Expedited Removal – Not see Judge

July 22, 2019 – The Department of Homeland Security (DHS) announced on that it would vastly expand “expedited removal,” a provision of the law that permits the agency to rapidly deport certain individuals without an opportunity to see an immigration judge. Under the expansion, DHS can rapidly deport undocumented immigrants in the United States who crossed the border without a visa and have not resided in the United States for at least two years. This amounts to a nationwide “send them back” immigration policy.

Individuals who are subject to expedited removal don’t get a chance to go in front of an immigration judge to argue against their deportation. Instead, the decision about whether some can and should be deported under expedited removal is made by a single immigration enforcement officer, with the only review coming from the officer’s supervisor. Courts are generally prohibited from reviewing a deportation order done through expedited removal (except in very narrow circumstances) and only asylum seekers have a path to avoid expedited removal.

Previously, expedited removal applied only to those encountered within 100 miles of the border and within 14 days of entering the United States. Customs and Border Protection officers were the ones making decisions about whether people qualified for expedited removal. However, under the expansion, Immigration and Customs Enforcement (ICE) also would be able to carry out expedited removal determinations inside the United States.

As a result of this new expansion, ICE officers also would act as both judge and jury. A single officer and supervisor could determine whether individuals with significant ties to the United States should go through expedited removal and be deported without judicial review.

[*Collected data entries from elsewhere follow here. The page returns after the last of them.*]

$ cat config.mk
export PLATFORM = sky130hd
export DESIGN_NAME = pool_ofm_writer
export DESIGN_NICKNAME = d
export VERILOG_FILES = /design/src/rtl/pool_ofm_writer.sv
export SDC_FILE = /design/constraint.sdc
export NUM_CORES = 1
export LEC_CHECK = 0
export ABC_CLOCK_PERIOD_IN_PS = 3300
export CAP_MARGIN = 10
export CORE_ASPECT_RATIO = 0.5
export CORE_MARGIN = 2
export CORE_UTILIZATION = 55
export DETAILED_ROUTE_END_ITERATION = 7
export MAX_ROUTING_LAYER = met4
export PLACE_DENSITY = 0.77
export SLEW_MARGIN = 20
export SYNTH_ARGS = -nofsm -noshare
export SYNTH_HDL_FRONTEND = slang
export SYNTH_SLANG_ARGS = --single-unit
$ cat constraint.sdc
create_clock -name clk -period 3.3 [get_ports clk]
set_input_delay 0.825 -clock clk [delete_from_list [all_inputs] [get_ports clk]]
set_output_delay 0.825 -clock clk [all_outputs]
set_load 0.05 [all_outputs]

The new policy goes into effect on Tuesday, July 23. An estimated 300,000 people in the United States could now be at risk of arrest and deportation without the opportunity to see a judge. That doesn’t even consider people who may be erroneously placed in expedited removal proceedings. Individuals will have the burden of proving to ICE they have resided in the United States for two or more years.

Because expedited removal generally does not involve the safeguard of judicial review, legal immigrants and even U.S. citizens will be at much greater risk of wrongful deportation. Because ICE is casting its net wider, it’s more likely than ever that citizens will face arrests. And with expanded expedited removal taking away judicial review in some cases, the odds that a mistaken arrest could lead to a wrongful deportation will be even higher.

Congress created expedited removal in 1996 as a way to speed up the deportation process. Although Congress permitted the government to apply expedited removal to anyone in the United States within two years of entry, it did not require that. Expedited removal was first applied to individuals who came through ports of entry, then in 2002 it was expanded to people intercepted at sea or who arrive by boat. In 2004, the Bush administration expanded expedited removal to its current extent.

Under the current system, those who arrive at the border are generally subject to expedited removal. This permits the government to deport them without due process. But if a person expresses a fear of returning to their home country or asks for asylum, they are then referred to an asylum officer. If the asylum officer determines that a person has a credible fear of persecution, they are taken out of the expedited removal process and allowed to apply for asylum in immigration court. If the officer determines otherwise, the person is subject to rapid deportation.

Now, individuals throughout the United States could be put through this process. No one should get ripped from their home without the chance to go in front of a judge and argue why they should be allowed to stay.

The American Immigration Council and the ACLU already announced that they will sue to stop the expansion.